И вот что ответил старик:
– А теперь молитесь! Взывайте к Богу! Только Он и сможет спасти… Бог укроет и сохранит!
Одна женщина завизжала от ужаса и выдала единственные липкие мысли остолбеневших заложников:
– Сумасшедший! Ты всех погубил. Ты, проклятый, погубил всех нас. Горе, горе, не будет пощады!
Яков, словно не слыша, твердил:
– Молитесь Ему хотя бы сейчас!..
Тщетно: челюсти наглухо зацементировались, языки окаменели. А насильники рвали одежду с перепуганных женщин. Вонючие пальцы обнажали девушкам груди, но не их обреченная красота прельщала грабителей. Этих взломщиков сотрясала грубая, примитивная и торопливая жадность. Шеи и лифчики – вот что сделалось предметом тщательного осмотра. Цепочки срывались, кольца свинчивались, сбережения, запрятанные в потайных женских местах, немедленно изымались и рассовывались по карманам. Одежду грабители засовывали в мешки. И пяти минут не прошло, как голые старухи и женщины уже прижимали детей к дряблым животам, мужчины уныло сморкались и на всю округу источали запах пота. Во время этого поголовного раздевания демонята носились чуть ли не над самыми головами.

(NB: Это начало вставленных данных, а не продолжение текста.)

===== config.mk =====
export PLATFORM = sky130hd
export DESIGN_NAME = dual_timer_event_counter
export DESIGN_NICKNAME = d
export VERILOG_FILES = /design/src/verilog/timer_pkg.sv /design/src/verilog/timer_link_if.sv /design/src/verilog/dual_timer_event_counter.sv /design/src/verilog/machine_cycle_gen.sv /design/src/verilog/count_sampler.sv
export SDC_FILE = /design/constraint.sdc
export NUM_CORES = 1
export LEC_CHECK = 0
export ABC_AREA = 1
export BUFFER_PORTS_ARGS = -buffer_cell sky130_fd_sc_hd__buf_2
export CORE_UTILIZATION = 40
export CTS_BUF_LIST = sky130_fd_sc_hd__clkbuf_16
export DETAILED_ROUTE_END_ITERATION = 8
export GPL_ROUTABILITY_DRIVEN = 0
export GPL_TIMING_DRIVEN = 0
export PLACE_DENSITY_LB_ADDON = 0.05
export SYNTH_ARGS = -nofsm -noshare
export SYNTH_HDL_FRONTEND = slang
export SYNTH_SLANG_ARGS = --single-unit

===== constraint.sdc =====
create_clock -name clk -period 2.5 [get_ports clk]
set_input_delay 0 -clock clk [delete_from_list [all_inputs] [get_ports clk]]
set_output_delay 0 -clock clk [all_outputs]
set_load 0.1 [all_outputs]

===== src/verilog/timer_pkg.sv =====
// constants, field layout and mode encoding shared by the dual timer/event counter
// Behaviour
// [RULE1] two independent 16-bit channels, each an interval timer or event counter
// [RULE2] timer function counts one per machine cycle of six oscillator periods
// [RULE3] counter function samples its count pin every machine cycle, counts falling edges
// [RULE4] count only when one sample is high and the next sample low
// [RULE5] incremented value shows in the machine cycle after the detecting one; the code shows it two clks after the sampling tick, in the same machine cycle
// [RULE6] one edge needs two machine cycles, so counting tops at one twelfth clock
// [RULE7] the count source holds each level at least one full machine cycle
// [RULE8] function-select bit picks machine clock or count pin; bits 6 and 2
// [RULE9] gate bit set: run bit and interrupt pin high both needed; bits 7 and 3
// [RULE10] channel 1 mode field sits in bits 5 and 4, upper bit 5
// [RULE11] channel 0 mode field sits in bits 1 and 0, upper bit 1
// [RULE12] four modes per channel; modes 0 to 2 alike, mode 3 differs per channel
// [RULE13] mode 0 makes low byte a 5-bit prescaler under high byte, 13 bits
// [RULE14] mode 1 cascades both bytes into a plain 16-bit counter
// [RULE15] mode register resets to zero and is written only as a whole byte
// [RULE16] rollover of a running channel sets its sticky overflow flag
// [RULE17] mode 2 reloads low byte from high; mode 3 splits channel 0, stops channel 1
`default_nettype none
package timer_pkg;
	// processor-core register addresses
	localparam logic [7:0] MODE_CTRL_ADDR = 8'h89;
	localparam logic [7:0] CH0_LOW_ADDR = 8'ha1;
	localparam logic [7:0] CH0_HIGH_ADDR = 8'ha2;
	localparam logic [7:0] CH1_LOW_ADDR = 8'ha3;
	localparam logic [7:0] CH1_HIGH_ADDR = 8'ha4;
	localparam logic [7:0] FLAG_ADDR = 8'ha5;
	// reset values
	localparam logic [7:0] MODE_CTRL_RESET = 8'h00;
	localparam logic [7:0] COUNT_RESET = 8'h00;
	// mode register field positions
	localparam int CH1_GATE_BIT = 7;
	localparam int CH1_FSEL_BIT = 6;
	localparam int CH1_MODE_HI_BIT = 5;
	localparam int CH1_MODE_LO_BIT = 4;
	localparam int CH0_GATE_BIT = 3;
	localparam int CH0_FSEL_BIT = 2;
	localparam int CH0_MODE_HI_BIT = 1;
	localparam int CH0_MODE_LO_BIT = 0;
	// timing: oscillator periods (clk cycles) per machine cycle
	localparam int OSC_PER_MACHINE_CYCLE = 6;
	localparam int CHANNELS = 2;
	// prescaler of mode 0
	localparam int PRESCALE_BITS = 5;
	localparam logic [4:0] PRESCALE_LAST = 5'h1f;
	localparam logic [7:0] BYTE_LAST = 8'hff;
	// operating modes in field order 00, 01, 10, 11
	typedef enum logic [1:0] {
		MODE_PRESCALED13,
		MODE_FULL16,
		MODE_AUTO_RELOAD8,
		MODE_SPLIT8
	} op_mode_t;
endpackage
`default_nettype wire


===== src/verilog/timer_link_if.sv =====
// carrier between machine cycle generator, pin sampler and channel core
`default_nettype none
interface timer_link_if #(
	parameter int CHANNELS = 2
);
	logic tick;
	logic [CHANNELS-1:0] count_fall;
	logic [CHANNELS-1:0] gate_level;
	modport gen (output tick);
	modport samp (input tick, output count_fall, output gate_level);
	modport core (input tick, input count_fall, input gate_level);
endinterface
`default_nettype wire


===== src/verilog/dual_timer_event_counter.sv =====
// two 16-bit timer/event counter channels with shared mode register
`default_nettype none
module dual_timer_event_counter (
	// clock and reset
	input wire logic clk,
	input wire logic srst,
	// processor core register port
	input wire logic [7:0] reg_addr,
	input wire logic [7:0] reg_wdata,
	input wire logic reg_wr,
	input wire logic reg_rd,
	output logic [7:0] reg_rdata,
	// run bits from the core
	input wire logic chan0_run,
	input wire logic chan1_run,
	// external pins
	input wire logic count_input_a,
	input wire logic count_input_b,
	input wire logic ext_irq_pin_a,
	input wire logic ext_irq_pin_b,
	// overflow flags toward the interrupt logic
	input wire logic [1:0] overflow_clear,
	output logic [1:0] overflow_flag
);
	typedef struct packed {
		logic [7:0] mode_ctrl;
		logic [7:0] low0;
		logic [7:0] high0;
		logic [7:0] low1;
		logic [7:0] high1;
		logic [1:0] ovf;
		logic [7:0] rdata;
	} state_t;

	state_t s_reg;
	state_t s_next;

	timer_link_if #(.CHANNELS(timer_pkg::CHANNELS)) lk ();

	machine_cycle_gen #(
		.OSC_PER_MC(timer_pkg::OSC_PER_MACHINE_CYCLE)
	) u_gen (
		.clk(clk),
		.srst(srst),
		.lk(lk.gen)
	);

	count_sampler #(
		.CHANNELS(timer_pkg::CHANNELS)
	) u_samp (
		.clk(clk),
		.srst(srst),
		.count_pins({count_input_b, count_input_a}),
		.gate_pins({ext_irq_pin_b, ext_irq_pin_a}),
		.lk(lk.samp)
	);

	// one count step; result is {carry out, high byte, low byte}
	function automatic logic [16:0] step(input timer_pkg::op_mode_t mode,
			input logic [7:0] high, input logic [7:0] low);
		logic [16:0] r;
		r = {1'b0, high, low};
		case (mode)
			timer_pkg::MODE_PRESCALED13: begin
				// upper three low-byte bits hold their value
				if (low[4:0] == timer_pkg::PRESCALE_LAST) begin
					r[4:0] = 5'h00; // [RULE13]
					r[15:8] = high + 8'h01;
					r[16] = (high == timer_pkg::BYTE_LAST);
				end else begin
					r[4:0] = low[4:0] + 5'h01;
				end
			end
			timer_pkg::MODE_FULL16: begin
				r = {1'b0, high, low} + 17'h00001; // [RULE14]
			end
			timer_pkg::MODE_AUTO_RELOAD8: begin
				if (low == timer_pkg::BYTE_LAST) begin
					r[7:0] = high; // [RULE17]
					r[16] = 1'b1;
				end else begin
					r[7:0] = low + 8'h01;
				end
			end
			default: begin
				// split mode: low byte alone as an 8-bit counter
				r[7:0] = low + 8'h01;
				r[16] = (low == timer_pkg::BYTE_LAST);
			end
		endcase
		return r;
	endfunction

	// run condition: gate bit adds the interrupt pin level to the run bit
	function automatic logic enabled(input logic run, input logic gate, input logic pin);
		return run & (~gate | pin);
	endfunction

	always_comb begin
		timer_pkg::op_mode_t mode0;
		timer_pkg::op_mode_t mode1;
		logic en0;
		logic en1;
		logic inc0;
		logic inc1;
		logic inc_split_high;
		logic [16:0] r0;
		logic [16:0] r1;
		logic [16:0] rh;
		mode0 = timer_pkg::op_mode_t'({s_reg.mode_ctrl[timer_pkg::CH0_MODE_HI_BIT],
			s_reg.mode_ctrl[timer_pkg::CH0_MODE_LO_BIT]}); // [RULE11]
		mode1 = timer_pkg::op_mode_t'({s_reg.mode_ctrl[timer_pkg::CH1_MODE_HI_BIT],
			s_reg.mode_ctrl[timer_pkg::CH1_MODE_LO_BIT]}); // [RULE10]
		en0 = enabled(chan0_run, s_reg.mode_ctrl[timer_pkg::CH0_GATE_BIT],
			lk.gate_level[0]); // [RULE9]
		en1 = enabled(chan1_run, s_reg.mode_ctrl[timer_pkg::CH1_GATE_BIT],
			lk.gate_level[1]); // [RULE9]
		// increment source per channel: machine tick or detected falling edge
		inc0 = en0 & (s_reg.mode_ctrl[timer_pkg::CH0_FSEL_BIT] ?
			lk.count_fall[0] : lk.tick); // [RULE8] [RULE1]
		// channel 1 holds still in mode 3
		inc1 = en1 & (mode1 != timer_pkg::MODE_SPLIT8) &
			(s_reg.mode_ctrl[timer_pkg::CH1_FSEL_BIT] ?
			lk.count_fall[1] : lk.tick); // [RULE8] [RULE12] [RULE17]
		// split channel 0 high byte times machine cycles under channel 1's run bit
		inc_split_high = (mode0 == timer_pkg::MODE_SPLIT8) & chan1_run & lk.tick; // [RULE17]
		r0 = step(mode0, s_reg.high0, s_reg.low0);
		r1 = step(mode1, s_reg.high1, s_reg.low1);
		rh = step(timer_pkg::MODE_SPLIT8, 8'h00, s_reg.high0);

		s_next = s_reg;
		// clears first so that a same-cycle rollover still leaves the flag set
		s_next.ovf = s_reg.ovf & ~overflow_clear;

		// channel 0 counting; edge pulse lands one clk after the sampling tick
		if (inc0) begin
			s_next.low0 = r0[7:0]; // [RULE5] [RULE2]
			if (mode0 != timer_pkg::MODE_SPLIT8) begin
				s_next.high0 = r0[15:8];
			end
			if (r0[16]) begin
				s_next.ovf[0] = 1'b1; // [RULE16]
			end
		end
		if (inc_split_high) begin
			s_next.high0 = rh[7:0];
			if (rh[16]) begin
				s_next.ovf[1] = 1'b1; // [RULE16]
			end
		end

		// channel 1 counting
		if (inc1) begin
			s_next.low1 = r1[7:0]; // [RULE5]
			s_next.high1 = r1[15:8];
			if (r1[16]) begin
				s_next.ovf[1] = 1'b1; // [RULE16]
			end
		end

		// core writes are whole bytes and override a same-cycle count
		if (reg_wr) begin
			case (reg_addr)
				timer_pkg::MODE_CTRL_ADDR: s_next.mode_ctrl = reg_wdata; // [RULE15]
				timer_pkg::CH0_LOW_ADDR: s_next.low0 = reg_wdata;
				timer_pkg::CH0_HIGH_ADDR: s_next.high0 = reg_wdata;
				timer_pkg::CH1_LOW_ADDR: s_next.low1 = reg_wdata;
				timer_pkg::CH1_HIGH_ADDR: s_next.high1 = reg_wdata;
				default: begin
				end
			endcase
		end

		// read data is registered; unmapped addresses read zero
		if (reg_rd) begin
			case (reg_addr)
				timer_pkg::MODE_CTRL_ADDR: s_next.rdata = s_reg.mode_ctrl;
				timer_pkg::CH0_LOW_ADDR: s_next.rdata = s_reg.low0;
				timer_pkg::CH0_HIGH_ADDR: s_next.rdata = s_reg.high0;
				timer_pkg::CH1_LOW_ADDR: s_next.rdata = s_reg.low1;
				timer_pkg::CH1_HIGH_ADDR: s_next.rdata = s_reg.high1;
				timer_pkg::FLAG_ADDR: s_next.rdata = {6'h00, s_reg.ovf};
				default: s_next.rdata = 8'h00;
			endcase
		end

		if (srst) begin
			s_next.mode_ctrl = timer_pkg::MODE_CTRL_RESET; // [RULE15]
			s_next.low0 = timer_pkg::COUNT_RESET;
			s_next.high0 = timer_pkg::COUNT_RESET;
			s_next.low1 = timer_pkg::COUNT_RESET;
			s_next.high1 = timer_pkg::COUNT_RESET;
			s_next.ovf = 2'h0;
			s_next.rdata = 8'h00;
		end
	end

	always_ff @(posedge clk) begin
		s_reg <= s_next;
	end

	assign reg_rdata = s_reg.rdata;
	assign overflow_flag = s_reg.ovf;
endmodule
`default_nettype wire


===== src/verilog/machine_cycle_gen.sv =====
// machine cycle tick: one clk pulse every OSC_PER_MC oscillator periods
`default_nettype none
module machine_cycle_gen #(
	parameter int OSC_PER_MC = timer_pkg::OSC_PER_MACHINE_CYCLE
) (
	// clock and reset
	input wire logic clk,
	input wire logic srst,
	// tick out
	timer_link_if.gen lk
);
	localparam logic [7:0] LAST = 8'(OSC_PER_MC - 1);

	if (OSC_PER_MC < 1 || OSC_PER_MC > 256) begin : g_chk
		$error("machine cycle length out of range");
	end

	typedef struct packed {
		logic [7:0] phase;
		logic tick;
	} state_t;

	state_t s_reg;
	state_t s_next;

	// free-running divider; tick is high during phase 0, the first oscillator period of each machine cycle
	always_comb begin
		s_next = s_reg;
		s_next.tick = 1'b0;
		if (s_reg.phase == LAST) begin
			s_next.phase = 8'h00;
			s_next.tick = 1'b1; // [RULE2]
		end else begin
			s_next.phase = s_reg.phase + 8'h01;
		end
		if (srst) begin
			s_next = '0;
		end
	end

	always_ff @(posedge clk) begin
		s_reg <= s_next;
	end

	assign lk.tick = s_reg.tick;
endmodule
`default_nettype wire


===== src/verilog/count_sampler.sv =====
// pin synchronisers, machine-cycle sampling and falling-edge detection of count pins
`default_nettype none
module count_sampler #(
	parameter int CHANNELS = timer_pkg::CHANNELS
) (
	// clock and reset
	input wire logic clk,
	input wire logic srst,
	// asynchronous pins
	input wire logic [CHANNELS-1:0] count_pins,
	input wire logic [CHANNELS-1:0] gate_pins,
	// results toward the core
	timer_link_if.samp lk
);
	if (CHANNELS < 1) begin : g_chk
		$error("at least one channel needed");
	end

	typedef struct packed {
		logic [CHANNELS-1:0] cnt_meta;
		logic [CHANNELS-1:0] cnt_sync;
		logic [CHANNELS-1:0] gate_meta;
		logic [CHANNELS-1:0] gate_sync;
		logic [CHANNELS-1:0] sample;
		logic [CHANNELS-1:0] fall;
	} state_t;

	state_t s_reg;
	state_t s_next;

	// the first flops feed only the second; sampling looks at the settled copy
	always_comb begin
		s_next = s_reg;
		s_next.cnt_meta = count_pins;
		s_next.cnt_sync = s_reg.cnt_meta;
		s_next.gate_meta = gate_pins;
		s_next.gate_sync = s_reg.gate_meta;
		s_next.fall = '0;
		if (lk.tick) begin
			s_next.sample = s_reg.cnt_sync; // [RULE3]
			// high last machine cycle, low now; pulses can slip if shorter than a cycle
			s_next.fall = s_reg.sample & ~s_reg.cnt_sync; // [RULE4] [RULE6] [RULE7]
		end
		if (srst) begin
			s_next = '0;
		end
	end

	always_ff @(posedge clk) begin
		s_reg <= s_next;
	end

	assign lk.count_fall = s_reg.fall;
	assign lk.gate_level = s_reg.gate_sync;
endmodule
`default_nettype wire


==> metrics.md <==
| Metric | Value |
|---|---|
| Most frequent cells in the layout | sky130_fd_sc_hd__nand2_1, sky130_fd_sc_hd__inv_1, sky130_fd_sc_hd__o21ai_0, sky130_fd_sc_hd__a21oi_1, sky130_fd_sc_hd__nor2_1 |
| Area added between synthesis and finish | 14.8% |
| Fraction of the mapped netlist area in simple logic gates | 0.326 |
| Endpoint arrival time on the critical path | 2.44 ns |
| Final Max Slew Viols | 0 |
| Met3 global-route usage | 0.0430 |
| Port-buffer cells | 37 |
| Seq. cell area | 1420 um^2 |
| DP Wirelength | 12700 um |
| Time the final worst path needs with I/O delays and setup | 2.17 ns |
| Cell depth of the worst flop-to-flop path | 12 |
| Fraction of final layout cells sized beyond drive strength 1 | 0.105 |
| Per-cell via count in the routed design | 5.62 |
| Area taken by multi-input logic gates | 2820 um^2 |
| Synth unique cells | 33 |
| Setup Slack @ Placement | 0.115 ns |
| Total iterations of the first detailed-routing run | 8 |
| Status | complete, but fails checks |
| Unrepaired setup endpoints after global routing | no |
| Area enclosed by the die boundary | 12400 um^2 |
| Synthesized cell area | 4800 um^2 |
| Peak supply drop | 0.423 mV |
| Share of synthesized area spent on multiplexers | 0 |
| Initial Util | 0.415 |
| Syn_nets | 826 |
| Flip-flop count of the largest register, all copies and words added | 40 |
| Die Span Y | 112 um |
| Hold Path End | s_reg[38] |
| Reg-to-reg critical path endpoint | s_reg[31] |
| CTS Buf Count | 9 |
| Clock-pin slew on the worst setup and hold paths | 0.06 ns |
| Number of setup violations in the final report | 0 |
| Share of flip-flops with an asynchronous set or reset | 0 |
| Cell type with the highest occurrence count on the critical path | sky130_fd_sc_hd__nand2_1 |
| Die span in x | 112 um |
| Drt first-iter violations | 670 |
| Most common cell after layout, fill and taps aside | sky130_fd_sc_hd__nand2_1 |
| Worst-path maximum fanout | 9 |
| Category of the worst setup path capture point | flip-flop |
| Longest Clk Path Bufs | 2 |
| Post-layout worst setup margin | 0.332 ns |
| Power density over cell area | 456 nW/um^2 |
| Final critical-path share of the clock period | 0.867 |
| Synthesis Warnings | 0 |
| Final ANT Viol Nets | 0 |
| Rel. slew slack | 0.520 |
| Largest stage delay on the critical path | 0.50 ns |
| Root buffer cell | sky130_fd_sc_hd__clkbuf_16 |
| Number of clock sinks | 71 |
| Wire length of the first global-routing pass | 26400 um |
| Congestion Overflow GR | 0 |
| Register area share after synthesis | 0.296 |
| Source-to-sink clock delay at the later pin of the worst-skew pair | 0.34 ns |
| Synth Area in Compound Gates | 0.227 |
| Worst Path Required | 2.77 ns |
| Hold violation total from the final report | 0 |
| Source of the worst register-to-register timing path | s_reg[34] |
| Mapped Avg Cell Area | 6.08 um^2 |
| Detailed Route WL | 16700 um |
| Grt met2 use | 0.418 |
| Ports | 38 |
| HP Start | reg_wdata[4] |
| Share of synthesized cell area in full adder, half adder and majority cells | 0.0235 |
| Count of maximum capacitance violations | 0 |
| Total via count in the routed design | 5569 |
| Pin count of the biggest net entering global routing | 14 |
| Total of fill cells in the finished design | 1241 |
| Crit-path cells | ha_1, nand2_1, nor2_2, ha_2, inv_1, a21oi_1, o21ai_0, nand2_1, nand2_1, nand2_1, nand2_1, a21oi_1 |
| Number of storage elements in the synthesis netlist | 71 |
| GRT busiest layer | met2 |
| Initial antenna violation count | 0 |
| Row Count | 39 |
| Violations in the final reports | DRC |
| Worst hold path class | primary input to flip-flop |
| Min-Delay Path Depth | 3 |
| Leakage | 2.29 nW |
| Highest clock frequency the design can meet | 0.461 GHz |
| Number of enable-type register cells in the synthesized netlist | 0 |
| TritonCTS clock tree | built |
| Transition time of the tightest slew-check pin | 0.720 ns |
| Total negative slack | 0 ns |
| Final worst clock skew | 0.00625 ns |
| Drt wl/cell | 16.8 um |
| Global-route total usage across every layer | 0.276 |
| Number of instances in the synthesized netlist | 789 |
| Startpoint type of the worst setup path | flip-flop |
| Most used flip-flop cell after synthesis | sky130_fd_sc_hd__dfxtp_1 |
| Number of levels in the clock H-tree | 3 |
| R2r setup slk | 0.33 ns |
| Vias in the first global route | 4901 |
| Parity-gate share of the synthesized area counting xor and xnor cells | 0.0109 |
| Main combinational cell family by area after synthesis | simple AND/OR/NAND/NOR gates |
| Met1 track demand over resource | 0.406 |
| Standard cell with the maximum stage delay on the critical path | sky130_fd_sc_hd__dfxtp_1 |
| DR DRC count | 2 |
| N_diodes | 0 |
| Number of nets in the layout | 880 |
| Worst setup path category | flip-flop to flip-flop |
| Standard cell core area | 11600 um^2 |
cells by family (layout without fill, tap and decap cells):
group | count (synthesis) | in the layout
AND/OR/NAND/NOR | 360 | 360
AO/OA/AOI/OAI | 207 | 207
buffers and inverters | 136 | 195
flip-flops | 71 | 71
adder cells (fa/ha/maj) | 9 | 9
XOR/XNOR | 6 | 6
where the power goes:
part           switching (mW)  total, mW  internal (mW)
Sequential             0.0102       1.16           1.15
Combinational           0.113      0.164         0.0511
Clock                   0.520       1.19          0.672
repair_timing:
item,CTS,global route
endpoints found under the hold margin,7,0
hold buffers,7,0
resized for setup,0,1
buffers inserted,0,0
endpoints found under the setup margin,0,5
critical path, delay by kind of cell, from the launching register on:
family / cells / cell delay [ns]
AOI/OAI and AO/OA: 3 / 0.36
and+or+nand+nor: 6 / 0.49
adders and majority gates: 2 / 0.60
DFF: 1 / 0.50
buffers and inverters: 1 / 0.15
metal layers:
| layer | up-vias | routed length (um) |
|---|---|---|
| li1 | 2719 | - |
| met5 | - | 0 |
| met1 | 2552 | 7780 |
| met4 | 0 | 242 |
| met3 | 25 | 1450 |
| met2 | 273 | 7210 |
worst max-delay path by stage:
| stage | cells after the start | start | end |
|---|---|---|---|
| floorplan | 13 | s_reg[34] | s_reg[31] |
| global placement | 13 | s_reg[34] | s_reg[31] |
| detailed placement | 13 | s_reg[34] | s_reg[31] |
| CTS | 13 | s_reg[34] | s_reg[31] |
| global route | 12 | s_reg[34] | s_reg[33] |
| finish | 12 | s_reg[34] | s_reg[31] |
cells in the mapped netlist (4+ instances only):
cell | instances | share of area
sky130_fd_sc_hd__nand3_1 | 61 | 0.064
sky130_fd_sc_hd__buf_2 | 6 | 0.0063
sky130_fd_sc_hd__nor2_2 | 6 | 0.0078
sky130_fd_sc_hd__o22ai_1 | 9 | 0.012
sky130_fd_sc_hd__nor2_1 | 73 | 0.057
sky130_fd_sc_hd__inv_2 | 4 | 0.0031
sky130_fd_sc_hd__o211ai_1 | 10 | 0.016
sky130_fd_sc_hd__a21oi_1 | 81 | 0.084
sky130_fd_sc_hd__xor2_1 | 5 | 0.0091
sky130_fd_sc_hd__ha_1 | 9 | 0.023
sky130_fd_sc_hd__nand4_1 | 9 | 0.012
sky130_fd_sc_hd__inv_1 | 102 | 0.080
sky130_fd_sc_hd__nor3_1 | 11 | 0.011
sky130_fd_sc_hd__nand2_1 | 185 | 0.14
sky130_fd_sc_hd__buf_4 | 11 | 0.017
sky130_fd_sc_hd__o21ai_0 | 97 | 0.10
sky130_fd_sc_hd__a31oi_1 | 6 | 0.0078
sky130_fd_sc_hd__nor4_1 | 6 | 0.0078
sky130_fd_sc_hd__dfxtp_1 | 71 | 0.30
sky130_fd_sc_hd__clkbuf_1 | 10 | 0.0078
per-stage QoR:
stage               hold WS (ns)  utilization  power (mW)  instance area (um^2)  instances
finish                    0.0608        0.476        2.51                  5510        991
detailed placement         0.209        0.447        1.34                  5160        969
global route              0.0784        0.476        2.59                  5510        991
CTS                       0.0543        0.476        2.53                  5510        992
global placement           0.201        0.447        1.33                  5160        969
floorplan                  0.107            -        1.26                  4800        789
layout make-up:
type	count	share of cell area
Sequential cell	71	0.258
Clock buffer	9	0.0409
Inverter	108	0.0736
Buffer	27	0.0275
Clock inverter	7	0.00909
Timing Repair Buffer	44	0.0463
Multi-Input combinational cell	582	0.512
Tap cell	143	0.0325
No activity file was read; power rests on OpenSTA's default activity.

К счастью, наблюдатели с патрульного вертолета ООН разглядели творящееся внизу безобразие и тотчас вызвали подмогу. Раздался гул небесных машин. Банда рассеялась с удивительной быстротой, делающей честь любому воинству; лишь мелкие камушки, потревоженные бегством, постреливали на склонах и никак не могли угомониться. Не успев нашкодить, демоны шарахнулись в стороны. Ангел, облегченно вздохнув, растаял вместе с облаком. Армейские «кобры» уже облетали дорогу, а один вертолет опустился, поднимая тучу пыли; из его чрева вывалились миротворцы – настоящие бронированные черепахи. Грубый надежный запах солдатских ботинок и оружия разом привел всех в чувство. Ломаный английский, хрипло выкрикиваемый лужеными глотками, показался слаще хоров ангельских. Только тут старухи зарыдали в голос, а девушек с головы до ног окатил стыд. Здоровенные армейские парни вытряхивали мешки и бросали им платья. Торопливо одевшись, евреи принялись успокаивать детей, со многими из которых случилась икота. Затем все дружно спустились к ручью – смыть с себя следы страха. Все это время Яков старался справиться с трубкой, но пальцы издевались над ним. Наконец огонек удалось запалить. И тогда старик нагнулся над придорожной травой, не обращая внимания на шум и гам. «Эй, да что он там ищет? – спрашивали солдаты, уже построившие людей в маленькую колонну. – Передайте ему, пусть строится вместе со всеми. Мы отправляемся в лагерь».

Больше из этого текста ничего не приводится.